Researchers have discovered in mice an additional use of globins as an intravenous drug that can delay liver fibrosis progression. Last year, the application of recombinant human cytoglobin (CYGB) as a protein therapeutic agent against liver damage and cirrhosis was published in Hepatology by Professor Norifumi Kawada's research group. Here, they studied the antifibrotic properties of the globin family members hemoglobin (HB), myoglobin (MB), and neuroglobin (NGB) in comparison with CYGB. All globins demonstrated greater antioxidant capacity than glutathione in cell-free systems. Interestingly, all globins, except HB, could enter the cells and inhibit the collagen synthesis leading to a suppression of fibrosis development both in vitro and in vivo. The study was published in the journal Redox Biology.
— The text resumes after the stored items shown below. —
<file path="src/hw/rtl/dss_pkg.sv">
`timescale 1ns / 1ps
`default_nettype none
// ----------------------------------------------------------------------------
// dss_pkg
// Shared types and constants for the shortest-seek-first disk scheduler.
// ----------------------------------------------------------------------------
package dss_pkg;

    localparam int MAX_REQUESTS_DEF  = 64;
    localparam int POSITION_BITS_DEF = 16;

    localparam int FIELD_W = 16;   // served_position, seek_distance
    localparam int SUM_W   = 23;   // internal running seek sum
    localparam int TOTAL_W = 22;   // total_seek result field

    typedef enum logic [2:0] {
        ST_IDLE,
        ST_HEAD_RD,
        ST_HEAD_LD,
        ST_SCAN,
        ST_DRAIN,
        ST_EMIT
    } state_t;

    // Control for the nearest-request compare unit
    typedef struct packed {
        logic clear;   // start a new pick
        logic valid;   // candidate on the compare inputs this cycle
    } cmp_ctl_t;

endpackage
`default_nettype wire

</file>
<file path="src/hw/rtl/dss_store.sv">
`timescale 1ns / 1ps
`default_nettype none
// ----------------------------------------------------------------------------
// dss_store
// Request memory: one write port, one read port with registered read data.
// ----------------------------------------------------------------------------
module dss_store #(
    parameter int DEPTH  = 64,
    parameter int WIDTH  = 16,
    parameter int ADDR_W = 6
) (
    input  wire logic              clk,
    input  wire logic              wr_en,
    input  wire logic [ADDR_W-1:0] wr_addr,
    input  wire logic [WIDTH-1:0]  wr_data,
    input  wire logic              rd_en,
    input  wire logic [ADDR_W-1:0] rd_addr,
    output logic      [WIDTH-1:0]  rd_data
);

    logic [WIDTH-1:0] mem [DEPTH];

    always_ff @(posedge clk)
    begin
        if (wr_en)
        begin
            mem[wr_addr] <= wr_data;
        end
    end

    always_ff @(posedge clk)
    begin
        if (rd_en)
        begin
            rd_data <= mem[rd_addr];
        end
    end

endmodule
`default_nettype wire

</file>
<file path="src/hw/rtl/dss_nearest.sv">
`timescale 1ns / 1ps
`default_nettype none
// ----------------------------------------------------------------------------
// dss_nearest
// Shared distance and compare unit: one candidate per cycle, keeps the best.
// ----------------------------------------------------------------------------
module dss_nearest #(
    parameter int POS_W = 16,
    parameter int IDX_W = 6
) (
    input  wire logic                 clk,
    input  wire logic                 rst_n,
    input  wire dss_pkg::cmp_ctl_t    ctl,
    input  wire logic [IDX_W-1:0]     cand_idx,
    input  wire logic [POS_W-1:0]     cand_pos,
    input  wire logic [POS_W-1:0]     head,
    input  wire logic                 skip,
    output logic      [IDX_W-1:0]     best_idx,
    output logic      [POS_W-1:0]     best_pos,
    output logic      [POS_W-1:0]     best_dist
);

    import dss_pkg::*;

    logic             found_reg;
    logic [POS_W-1:0] cand_dist;
    logic             take;

    assign cand_dist = (head >= cand_pos) ? (head - cand_pos) : (cand_pos - head);
    // strict less-than: an earlier entry wins a tie
    assign take = ctl.valid && !skip && (!found_reg || (cand_dist < best_dist));

    always_ff @(posedge clk or negedge rst_n)
    begin
        if (!rst_n)
        begin
            found_reg <= 1'b0;
        end
        else if (ctl.clear)
        begin
            found_reg <= 1'b0;
        end
        else if (take)
        begin
            found_reg <= 1'b1;
        end
    end

    always_ff @(posedge clk)
    begin
        if (!ctl.clear && take)
        begin
            best_dist <= cand_dist;
            best_idx  <= cand_idx;
            best_pos  <= cand_pos;
        end
    end

endmodule
`default_nettype wire

</file>
<file path="src/hw/rtl/disk_seek_sstf_scheduler.sv">
`timescale 1ns / 1ps
`default_nettype none
// ----------------------------------------------------------------------------
// disk_seek_sstf_scheduler
// Shortest-seek-time-first scheduler: load a batch of positions, then serve
// them nearest-first from the first loaded position.
// ----------------------------------------------------------------------------
//  Channel   Handshake               Payload
//  request   start / busy            request_position, last_request
//  result    result_valid (strobe)   served_position, seek_distance,
//                                    total_seek, final_step, overflow_dropped
//
//  A request beat is taken when start is high and busy is low. The beat
//  marked last starts the run: the start head is read from the first entry
//  and loaded, then each of the n picks reads every stored entry in turn
//  through the single read port of the request memory and the shared
//  compare unit, then passes a drain and an emit state. Each result beat
//  shows the cycle after its emit; busy stays high through the last emit.
//  Reset clears all control state; the service mark of each entry lives in
//  the request memory and is cleared as the entry loads, so no clearing pass
//  is needed.
//  The receiver cannot stall: each result beat shows for exactly one cycle.
// ----------------------------------------------------------------------------
module disk_seek_sstf_scheduler #(
    parameter int MAX_REQUESTS  = dss_pkg::MAX_REQUESTS_DEF,
    parameter int POSITION_BITS = dss_pkg::POSITION_BITS_DEF
) (
    input  wire logic                         clk,
    input  wire logic                         rst_n,
    input  wire logic                         start,
    output logic                              busy,
    input  wire logic [dss_pkg::FIELD_W-1:0]  request_position,
    input  wire logic                         last_request,
    output logic                              result_valid,
    output logic      [dss_pkg::FIELD_W-1:0]  served_position,
    output logic      [dss_pkg::FIELD_W-1:0]  seek_distance,
    output logic      [dss_pkg::TOTAL_W-1:0]  total_seek,
    output logic                              final_step,
    output logic                              overflow_dropped
);

    import dss_pkg::*;

    localparam int CNT_W = $clog2(MAX_REQUESTS + 1);
    localparam int IDX_W = $clog2(MAX_REQUESTS);
    localparam int POS_W = POSITION_BITS;

    // sequencer
    state_t state_reg, state_next;

    // batch control
    logic [CNT_W-1:0]        count_reg, count_next;
    logic [CNT_W-1:0]        n_reg, n_next;
    logic [CNT_W-1:0]        scan_reg, scan_next;
    logic [CNT_W-1:0]        pick_reg, pick_next;
    logic                    ovf_reg, ovf_next;
    logic [POS_W-1:0]        head_reg, head_next;
    logic [SUM_W-1:0]        sum_reg, sum_next;

    // compare pipeline (lines up with the registered memory read)
    logic                    pipe_valid_reg, pipe_valid_next;
    logic [IDX_W-1:0]        pipe_idx_reg, pipe_idx_next;

    // result beat
    logic                    res_valid_reg, res_valid_next;
    logic [FIELD_W-1:0]      res_pos_reg, res_pos_next;
    logic [FIELD_W-1:0]      res_dist_reg, res_dist_next;
    logic [TOTAL_W-1:0]      res_total_reg, res_total_next;
    logic                    res_final_reg, res_final_next;
    logic                    res_ovf_reg, res_ovf_next;

    // memory and compare unit hookup; each word is {served mark, position}
    logic                    wr_en;
    logic [IDX_W-1:0]        wr_addr;
    logic [POS_W:0]          wr_data;
    logic                    rd_en;
    logic [IDX_W-1:0]        rd_addr;
    logic [POS_W:0]          rd_data;
    logic [POS_W-1:0]        pos_in;
    cmp_ctl_t                cmp_ctl;
    logic [IDX_W-1:0]        best_idx;
    logic [POS_W-1:0]        best_pos;
    logic [POS_W-1:0]        best_dist;

    logic                    accept;
    logic                    has_room;
    logic [CNT_W-1:0]        last_idx;
    logic [SUM_W-1:0]        sum_step;

    assign busy     = (state_reg != ST_IDLE);
    assign accept   = start && !busy;
    assign has_room = (count_reg < CNT_W'(MAX_REQUESTS));
    assign pos_in   = POS_W'(request_position);
    assign last_idx = n_reg - CNT_W'(1);
    assign sum_step = sum_reg + SUM_W'(best_dist);

    dss_store #(
        .DEPTH  (MAX_REQUESTS),
        .WIDTH  (POS_W + 1),
        .ADDR_W (IDX_W)
    ) u_store (
        .clk     (clk),
        .wr_en   (wr_en),
        .wr_addr (wr_addr),
        .wr_data (wr_data),
        .rd_en   (rd_en),
        .rd_addr (rd_addr),
        .rd_data (rd_data)
    );

    dss_nearest #(
        .POS_W (POS_W),
        .IDX_W (IDX_W)
    ) u_nearest (
        .clk       (clk),
        .rst_n     (rst_n),
        .ctl       (cmp_ctl),
        .cand_idx  (pipe_idx_reg),
        .cand_pos  (rd_data[POS_W-1:0]),
        .head      (head_reg),
        .skip      (rd_data[POS_W]),
        .best_idx  (best_idx),
        .best_pos  (best_pos),
        .best_dist (best_dist)
    );

    // Next state
    always_comb
    begin
        state_next = state_reg;
        unique case (state_reg)
            ST_IDLE:
            begin
                if (accept && last_request)
                begin
                    state_next = ST_HEAD_RD;
                end
            end
            ST_HEAD_RD: state_next = ST_HEAD_LD;
            ST_HEAD_LD: state_next = ST_SCAN;
            ST_SCAN:
            begin
                if (scan_reg == last_idx)
                begin
                    state_next = ST_DRAIN;
                end
            end
            ST_DRAIN:   state_next = ST_EMIT;
            ST_EMIT:
            begin
                if (pick_reg == last_idx)
                begin
                    state_next = ST_IDLE;
                end
                else
                begin
                    state_next = ST_SCAN;
                end
            end
            default:    state_next = ST_IDLE;
        endcase
    end

    // Datapath and control outputs
    always_comb
    begin
        count_next      = count_reg;
        n_next          = n_reg;
        scan_next       = scan_reg;
        pick_next       = pick_reg;
        ovf_next        = ovf_reg;
        head_next       = head_reg;
        sum_next        = sum_reg;
        pipe_valid_next = 1'b0;
        pipe_idx_next   = pipe_idx_reg;
        res_valid_next  = 1'b0;
        res_pos_next    = res_pos_reg;
        res_dist_next   = res_dist_reg;
        res_total_next  = res_total_reg;
        res_final_next  = res_final_reg;
        res_ovf_next    = res_ovf_reg;
        wr_en           = 1'b0;
        wr_addr         = count_reg[IDX_W-1:0];
        wr_data         = {1'b0, pos_in};
        rd_en           = 1'b0;
        rd_addr         = scan_reg[IDX_W-1:0];
        cmp_ctl.clear   = 1'b0;
        cmp_ctl.valid   = pipe_valid_reg;

        unique case (state_reg)
            ST_IDLE:
            begin
                if (accept)
                begin
                    // store the beat with its mark clear while room is left,
                    // else drop and flag it
                    if (has_room)
                    begin
                        wr_en      = 1'b1;
                        count_next = count_reg + CNT_W'(1);
                    end
                    else
                    begin
                        ovf_next = 1'b1;
                    end
                    if (last_request)
                    begin
                        n_next   = has_room ? (count_reg + CNT_W'(1)) : count_reg;
                        sum_next = '0;
                    end
                end
            end
            ST_HEAD_RD:
            begin
                // first loaded entry is the starting head
                rd_en   = 1'b1;
                rd_addr = '0;
            end
            ST_HEAD_LD:
            begin
                head_next     = rd_data[POS_W-1:0];
                scan_next     = '0;
                pick_next     = '0;
                cmp_ctl.clear = 1'b1;
            end
            ST_SCAN:
            begin
                // issue one read a cycle; compare lands in the cycle after the read
                rd_en           = 1'b1;
                pipe_valid_next = 1'b1;
                pipe_idx_next   = scan_reg[IDX_W-1:0];
                scan_next       = scan_reg + CNT_W'(1);
            end
            ST_DRAIN:
            begin
                // last candidate is compared this cycle
            end
            ST_EMIT:
            begin
                // mark the winner served in its memory word
                wr_en          = 1'b1;
                wr_addr        = best_idx;
                wr_data        = {1'b1, best_pos};
                head_next      = best_pos;
                sum_next       = sum_step;
                res_valid_next = 1'b1;
                res_pos_next   = FIELD_W'(best_pos);
                res_dist_next  = FIELD_W'(best_dist);
                res_total_next = sum_step[TOTAL_W-1:0];
                res_final_next = (pick_reg == last_idx);
                res_ovf_next   = ovf_reg;
                pick_next      = pick_reg + CNT_W'(1);
                scan_next      = '0;
                cmp_ctl.clear  = 1'b1;
                if (pick_reg == last_idx)
                begin
                    // drop batch state, keep the head where it ended
                    count_next = '0;
                    sum_next   = '0;
                    ovf_next   = 1'b0;
                end
            end
            default:
            begin
            end
        endcase
    end

    always_ff @(posedge clk or negedge rst_n)
    begin
        if (!rst_n)
        begin
            state_reg      <= ST_IDLE;
            count_reg      <= '0;
            n_reg          <= '0;
            scan_reg       <= '0;
            pick_reg       <= '0;
            ovf_reg        <= 1'b0;
            head_reg       <= '0;
            sum_reg        <= '0;
            pipe_valid_reg <= 1'b0;
            res_valid_reg  <= 1'b0;
        end
        else
        begin
            state_reg      <= state_next;
            count_reg      <= count_next;
            n_reg          <= n_next;
            scan_reg       <= scan_next;
            pick_reg       <= pick_next;
            ovf_reg        <= ovf_next;
            head_reg       <= head_next;
            sum_reg        <= sum_next;
            pipe_valid_reg <= pipe_valid_next;
            res_valid_reg  <= res_valid_next;
        end
    end

    // payload registers: no reset
    always_ff @(posedge clk)
    begin
        pipe_idx_reg  <= pipe_idx_next;
        res_pos_reg   <= res_pos_next;
        res_dist_reg  <= res_dist_next;
        res_total_reg <= res_total_next;
        res_final_reg <= res_final_next;
        res_ovf_reg   <= res_ovf_next;
    end

    assign result_valid     = res_valid_reg;
    assign served_position  = res_pos_reg;
    assign seek_distance    = res_dist_reg;
    assign total_seek       = res_total_reg;
    assign final_step       = res_final_reg;
    assign overflow_dropped = res_ovf_reg;

endmodule
`default_nettype wire
</file>
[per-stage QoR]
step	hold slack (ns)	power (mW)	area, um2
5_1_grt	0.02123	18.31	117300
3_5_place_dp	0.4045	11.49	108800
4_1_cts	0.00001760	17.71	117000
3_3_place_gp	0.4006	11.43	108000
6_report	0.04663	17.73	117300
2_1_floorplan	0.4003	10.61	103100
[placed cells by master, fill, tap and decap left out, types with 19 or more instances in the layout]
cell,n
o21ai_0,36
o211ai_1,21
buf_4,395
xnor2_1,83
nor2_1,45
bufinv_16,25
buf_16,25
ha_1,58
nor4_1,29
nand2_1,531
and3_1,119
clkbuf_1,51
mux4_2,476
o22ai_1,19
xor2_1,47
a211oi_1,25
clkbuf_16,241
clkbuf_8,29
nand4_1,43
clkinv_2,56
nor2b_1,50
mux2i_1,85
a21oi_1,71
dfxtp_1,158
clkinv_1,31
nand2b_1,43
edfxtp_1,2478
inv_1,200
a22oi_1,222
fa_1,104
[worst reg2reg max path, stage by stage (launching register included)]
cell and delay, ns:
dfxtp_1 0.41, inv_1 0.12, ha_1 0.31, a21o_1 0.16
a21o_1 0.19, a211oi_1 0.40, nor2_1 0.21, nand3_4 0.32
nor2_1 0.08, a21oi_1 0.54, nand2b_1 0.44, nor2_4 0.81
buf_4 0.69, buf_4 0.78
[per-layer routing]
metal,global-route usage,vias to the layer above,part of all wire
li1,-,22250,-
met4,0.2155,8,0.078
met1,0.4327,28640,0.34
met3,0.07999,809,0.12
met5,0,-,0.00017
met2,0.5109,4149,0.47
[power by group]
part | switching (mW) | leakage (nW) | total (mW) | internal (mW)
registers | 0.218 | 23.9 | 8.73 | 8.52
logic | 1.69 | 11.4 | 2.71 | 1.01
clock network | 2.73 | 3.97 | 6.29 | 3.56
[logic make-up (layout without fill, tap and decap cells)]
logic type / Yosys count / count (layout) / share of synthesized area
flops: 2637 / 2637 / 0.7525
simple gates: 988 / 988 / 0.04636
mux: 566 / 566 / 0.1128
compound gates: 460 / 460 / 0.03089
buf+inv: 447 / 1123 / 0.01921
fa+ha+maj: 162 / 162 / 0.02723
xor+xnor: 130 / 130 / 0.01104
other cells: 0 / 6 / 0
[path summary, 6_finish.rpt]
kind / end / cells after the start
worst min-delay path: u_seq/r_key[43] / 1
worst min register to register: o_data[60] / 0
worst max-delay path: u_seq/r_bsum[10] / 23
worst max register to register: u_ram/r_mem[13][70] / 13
==> src/sv/time_text_to_hhmmss.sv <==
// Top level: typed time string in, one HHMMSS result per string out.
// Path: an accepted character is held in the input register, then folded into the
//   string state; a last character instead loads the result register.
// Throughput: one character per cycle, set by the combinational update of the
//   six-digit buffer; a last character waits while a held result is not taken.
// Reset: synchronous, active low; clears both stage valids and the string state.
module time_text_to_hhmmss (
    input  logic        i_clk,
    input  logic        i_rst_n,
    input  logic        i_s_axis_tvalid,
    output logic        o_s_axis_tready,
    input  logic [7:0]  i_s_axis_tdata,   // [7:0] char_code
    input  logic        i_s_axis_tlast,   // end_of_text
    input  logic [2:0]  i_s_axis_tuser,   // [0] char_valid, [2:1] time_kind
    output logic        o_m_axis_tvalid,
    input  logic        i_m_axis_tready,
    output logic [23:0] o_m_axis_tdata,   // [3:0] hour_tens, [7:4] hour_units,
                                          // [11:8] minute_tens, [15:12] minute_units,
                                          // [19:16] second_tens, [23:20] second_units
    output logic [0:0]  o_m_axis_tuser    // [0] is_blank
);
    import tth_pkg::*;

    // input stage
    logic       r_in_valid;
    logic [7:0] r_in_char;
    logic       r_in_cvalid;
    logic       r_in_last;
    t_kind      r_in_kind;

    // string state carried between transactions
    t_text      r_text;
    t_text      n_text;

    // result stage
    logic       r_out_valid;
    t_digits    r_out_digits;
    logic       r_out_blank;

    t_digits    fin_digits;
    logic       fin_blank;
    logic       advance;

    // A plain character never needs the result register; a last one needs it free.
    assign advance = r_in_valid && (!r_in_last || !r_out_valid || i_m_axis_tready);
    assign o_s_axis_tready = !r_in_valid || advance;

    // A valid character on the last transaction is taken in before finishing.
    assign n_text = r_in_cvalid ? take_char(r_text, r_in_char) : r_text;

    tth_finish u_finish (
        .i_text   (n_text),
        .i_kind   (r_in_kind),
        .o_digits (fin_digits),
        .o_blank  (fin_blank)
    );

    always_ff @(posedge i_clk) begin
        if (!i_rst_n) begin
            r_in_valid  <= 1'b0;
            r_out_valid <= 1'b0;
            r_text      <= t_text'('0);
        end else begin
            if (o_s_axis_tready) begin
                r_in_valid <= i_s_axis_tvalid;
            end
            if (advance) begin
                // drop the string state once its result is issued
                r_text <= r_in_last ? t_text'('0) : n_text;
            end
            if (advance && r_in_last) begin
                r_out_valid <= 1'b1;
            end else if (i_m_axis_tready) begin
                r_out_valid <= 1'b0;
            end
        end
    end

    // payload registers: hold until the next load
    always_ff @(posedge i_clk) begin
        if (o_s_axis_tready && i_s_axis_tvalid) begin
            r_in_char   <= i_s_axis_tdata;
            r_in_cvalid <= i_s_axis_tuser[0];
            r_in_last   <= i_s_axis_tlast;
            r_in_kind   <= t_kind'(i_s_axis_tuser[2:1]);
        end
        if (advance && r_in_last) begin
            r_out_digits <= fin_digits;
            r_out_blank  <= fin_blank;
        end
    end

    assign o_m_axis_tvalid   = r_out_valid;
    assign o_m_axis_tdata    = r_out_digits;
    assign o_m_axis_tuser[0] = r_out_blank;

    // a finished string leaves the state at its reset value
    a_clear_after_last: assert property (@(posedge i_clk) disable iff (!i_rst_n)
        (advance && r_in_last) |=> (r_text.count == 3'd0 && r_text.mark == MARK_NONE))
        else $error("string state not cleared after last character");

    // an empty buffer holds only zero digits
    a_empty_zero: assert property (@(posedge i_clk) disable iff (!i_rst_n)
        (r_text.count == 3'd0) |-> (r_text.digits == t_digits'('0)))
        else $error("digits present with zero count");

    // a blank result carries no digits
    a_blank_zero: assert property (@(posedge i_clk) disable iff (!i_rst_n)
        (o_m_axis_tvalid && o_m_axis_tuser[0]) |-> (o_m_axis_tdata == 24'h000000))
        else $error("blank result with nonzero digits");

    // a new result appears only from an advancing last character
    a_result_source: assert property (@(posedge i_clk) disable iff (!i_rst_n)
        $rose(o_m_axis_tvalid) |-> $past(advance && r_in_last))
        else $error("result without a last character");

endmodule
[config.mk]
export PLATFORM = sky130hd
export DESIGN_NAME = key_press_classifier_unit
export DESIGN_NICKNAME = d
export VERILOG_FILES = /design/src/sv/kpc_pkg.sv /design/src/sv/kpc_update.sv /design/src/sv/key_press_classifier_unit.sv
export SDC_FILE = /design/constraint.sdc
export NUM_CORES = 1
export LEC_CHECK = 0
export BUFFER_PORTS_ARGS = -buffer_cell sky130_fd_sc_hd__buf_2
export CORE_AREA = 2 2 199 201
export DETAILED_ROUTE_END_ITERATION = 12
export DIE_AREA = 0 0 201 203
export HOLD_SLACK_MARGIN = 0.15
export PLACE_DENSITY = 0.75
export SETUP_SLACK_MARGIN = 0.2
export SYNTH_ARGS = -nofsm -noshare
export SYNTH_HDL_FRONTEND = slang
export SYNTH_SLANG_ARGS = --single-unit
[constraint.sdc]
create_clock -name aclk -period 8.4 [get_ports aclk]
set_input_delay 0 -clock aclk [delete_from_list [all_inputs] [get_ports aclk]]
set_output_delay 0 -clock aclk [all_outputs]
set_load 0.005 [all_outputs]
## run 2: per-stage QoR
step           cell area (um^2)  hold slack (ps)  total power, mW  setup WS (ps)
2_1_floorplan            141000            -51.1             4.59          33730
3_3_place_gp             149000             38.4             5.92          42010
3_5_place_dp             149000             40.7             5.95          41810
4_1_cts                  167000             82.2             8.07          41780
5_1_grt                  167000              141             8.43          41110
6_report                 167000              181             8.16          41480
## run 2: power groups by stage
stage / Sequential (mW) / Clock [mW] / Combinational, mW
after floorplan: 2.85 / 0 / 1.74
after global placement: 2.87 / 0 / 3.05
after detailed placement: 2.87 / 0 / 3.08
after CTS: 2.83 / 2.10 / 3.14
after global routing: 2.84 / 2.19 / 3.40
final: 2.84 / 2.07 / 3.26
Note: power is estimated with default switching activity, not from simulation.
--- config.mk ---
export PLATFORM = sky130hd
export DESIGN_NAME = s2e_sqrt_cell
export DESIGN_NICKNAME = d
export VERILOG_FILES = /design/src/assert_macros.svh /design/src/s2e_pkg.sv /design/src/s2e_sqrt_cell.sv
export SDC_FILE = /design/constraint.sdc
export NUM_CORES = 1
export LEC_CHECK = 0
export ABC_AREA = 1
export BUFFER_PORTS_ARGS = -buffer_cell sky130_fd_sc_hd__buf_2
export CAP_MARGIN = 20
export CORE_AREA = 2 2 285 287
export DETAILED_ROUTE_END_ITERATION = 8
export DIE_AREA = 0 0 287 289
export GPL_ROUTABILITY_DRIVEN = 0
export PLACE_DENSITY = 0.32
export RECOVER_POWER = 100
export SLEW_MARGIN = 20
export SYNTH_ARGS = -nofsm -noshare
export SYNTH_HDL_FRONTEND = slang
export SYNTH_SLANG_ARGS = --single-unit
--- constraint.sdc ---
create_clock -name clk -period 0.8 [get_ports clk]
set_input_delay 0.08 -clock clk [delete_from_list [all_inputs] [get_ports clk]]
set_output_delay 0.08 -clock clk [all_outputs]
set_load 0.005 [all_outputs]
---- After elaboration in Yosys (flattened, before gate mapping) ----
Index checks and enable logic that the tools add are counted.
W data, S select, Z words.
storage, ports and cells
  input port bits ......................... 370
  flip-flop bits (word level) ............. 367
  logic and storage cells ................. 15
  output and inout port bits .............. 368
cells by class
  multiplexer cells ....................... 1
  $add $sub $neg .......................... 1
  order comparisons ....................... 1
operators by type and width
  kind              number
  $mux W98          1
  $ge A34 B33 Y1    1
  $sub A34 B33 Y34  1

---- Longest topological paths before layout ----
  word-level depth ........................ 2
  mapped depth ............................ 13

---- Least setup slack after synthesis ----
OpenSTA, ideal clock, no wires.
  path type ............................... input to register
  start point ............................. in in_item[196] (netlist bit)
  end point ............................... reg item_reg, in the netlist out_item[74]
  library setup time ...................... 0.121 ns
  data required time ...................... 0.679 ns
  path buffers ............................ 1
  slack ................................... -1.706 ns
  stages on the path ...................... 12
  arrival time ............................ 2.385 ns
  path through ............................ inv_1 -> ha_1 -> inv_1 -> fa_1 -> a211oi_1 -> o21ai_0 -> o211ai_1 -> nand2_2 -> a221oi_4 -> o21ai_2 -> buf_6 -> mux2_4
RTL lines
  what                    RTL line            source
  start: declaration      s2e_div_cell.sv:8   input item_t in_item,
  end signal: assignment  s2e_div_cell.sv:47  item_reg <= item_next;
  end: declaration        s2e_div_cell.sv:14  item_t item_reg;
Anti-fibrotic therapy remains an unmet medical need in human chronic liver diseases. A research team led by Professor Norifumi Kawada, Osaka City University (OCU), reported the anti-fibrotic function of globin family members in hepatic stellate cells (HSCs), the main cell type involved in liver fibrosis. In mice with advanced liver fibrosis, myoglobin (MB), (neuroglobin) NGB and (cytoglobin) CYGB injection can suppress liver inflammation and fibrosis.

The functions of globin family members have been extensively studied, focusing primarily on the specific tissues in which these proteins are expressed: hemoglobin (HB) in erythrocytes, MB in muscle cells, NGB in nervous tissues, and CYGB in pericytes and fibroblasts. Beyond the well-established oxygen-binding respiratory functions of heme-containing proteins, all globins are also known to be involved in the regulation of harmful reactive oxygen species (ROS), protecting cells from oxidative stress.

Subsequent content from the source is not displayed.